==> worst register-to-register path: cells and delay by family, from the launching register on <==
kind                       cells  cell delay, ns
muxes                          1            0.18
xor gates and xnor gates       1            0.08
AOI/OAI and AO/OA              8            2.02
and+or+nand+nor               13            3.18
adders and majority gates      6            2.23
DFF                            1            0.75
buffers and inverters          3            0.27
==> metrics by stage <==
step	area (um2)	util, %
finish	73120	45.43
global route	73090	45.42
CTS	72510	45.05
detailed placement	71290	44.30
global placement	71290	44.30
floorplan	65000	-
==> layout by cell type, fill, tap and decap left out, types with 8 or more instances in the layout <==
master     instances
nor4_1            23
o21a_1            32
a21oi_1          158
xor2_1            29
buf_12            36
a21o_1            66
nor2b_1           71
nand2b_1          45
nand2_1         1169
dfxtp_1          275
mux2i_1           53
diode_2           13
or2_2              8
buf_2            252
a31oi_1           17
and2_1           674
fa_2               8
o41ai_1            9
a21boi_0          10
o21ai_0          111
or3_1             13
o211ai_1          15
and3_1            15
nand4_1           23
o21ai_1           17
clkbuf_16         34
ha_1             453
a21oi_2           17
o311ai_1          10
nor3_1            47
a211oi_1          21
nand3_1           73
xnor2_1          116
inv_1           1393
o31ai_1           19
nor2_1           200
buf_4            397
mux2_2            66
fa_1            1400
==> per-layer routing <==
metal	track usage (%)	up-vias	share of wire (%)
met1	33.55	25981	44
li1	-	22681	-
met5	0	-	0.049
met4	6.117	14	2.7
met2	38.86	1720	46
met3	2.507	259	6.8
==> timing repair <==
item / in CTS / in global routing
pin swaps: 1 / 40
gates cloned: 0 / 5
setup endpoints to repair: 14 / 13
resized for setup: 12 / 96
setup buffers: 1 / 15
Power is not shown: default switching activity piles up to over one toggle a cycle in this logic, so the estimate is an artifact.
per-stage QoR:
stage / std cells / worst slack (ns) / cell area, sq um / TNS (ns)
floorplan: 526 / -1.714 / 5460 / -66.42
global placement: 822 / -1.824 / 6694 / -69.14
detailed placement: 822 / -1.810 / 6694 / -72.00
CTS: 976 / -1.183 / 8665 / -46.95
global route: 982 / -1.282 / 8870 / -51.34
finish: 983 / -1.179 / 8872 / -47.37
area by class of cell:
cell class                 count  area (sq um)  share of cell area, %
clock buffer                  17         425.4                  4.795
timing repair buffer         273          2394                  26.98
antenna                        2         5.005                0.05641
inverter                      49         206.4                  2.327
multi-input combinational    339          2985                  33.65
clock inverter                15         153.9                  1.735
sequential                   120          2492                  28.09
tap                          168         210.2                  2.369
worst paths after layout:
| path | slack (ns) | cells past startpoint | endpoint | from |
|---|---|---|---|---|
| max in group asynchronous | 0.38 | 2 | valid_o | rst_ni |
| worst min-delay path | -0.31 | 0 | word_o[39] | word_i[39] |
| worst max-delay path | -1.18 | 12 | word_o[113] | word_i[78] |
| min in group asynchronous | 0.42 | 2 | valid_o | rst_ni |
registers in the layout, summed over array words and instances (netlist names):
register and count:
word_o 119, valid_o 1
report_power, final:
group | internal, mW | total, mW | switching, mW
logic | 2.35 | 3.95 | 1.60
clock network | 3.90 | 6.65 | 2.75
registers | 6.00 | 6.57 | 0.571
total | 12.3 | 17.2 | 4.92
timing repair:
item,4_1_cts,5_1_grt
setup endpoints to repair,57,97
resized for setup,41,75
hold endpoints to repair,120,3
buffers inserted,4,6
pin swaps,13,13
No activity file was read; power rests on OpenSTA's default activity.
<file path="config.mk">
export PLATFORM = sky130hd
export DESIGN_NAME = hpg_sequencer
export DESIGN_NICKNAME = d
export VERILOG_FILES = /design/src/hpg_pkg.sv /design/src/hpg_sequencer.sv
export SDC_FILE = /design/constraint.sdc
export NUM_CORES = 1
export LEC_CHECK = 0
export BUFFER_PORTS_ARGS = -buffer_cell sky130_fd_sc_hd__buf_2
export CAP_MARGIN = 20
export CORE_UTILIZATION = 51
export DETAILED_ROUTE_END_ITERATION = 16
export PLACE_DENSITY = 0.88
export SYNTH_ARGS = -nofsm -noshare
export SYNTH_HDL_FRONTEND = slang
export SYNTH_SLANG_ARGS = --single-unit
</file>
<file path="constraint.sdc">
create_clock -name clk_i -period 3.8 [get_ports clk_i]
set_clock_uncertainty 0.1 [all_clocks]
set_input_delay 0.38 -clock clk_i [delete_from_list [all_inputs] [get_ports clk_i]]
set_output_delay 0.38 -clock clk_i [all_outputs]
set_load 0.02 [all_outputs]
</file>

## What to do
Search the listing above for the string "item". Copy every line that contains it.

## Answer below
item / in CTS / in global routing
item,4_1_cts,5_1_grt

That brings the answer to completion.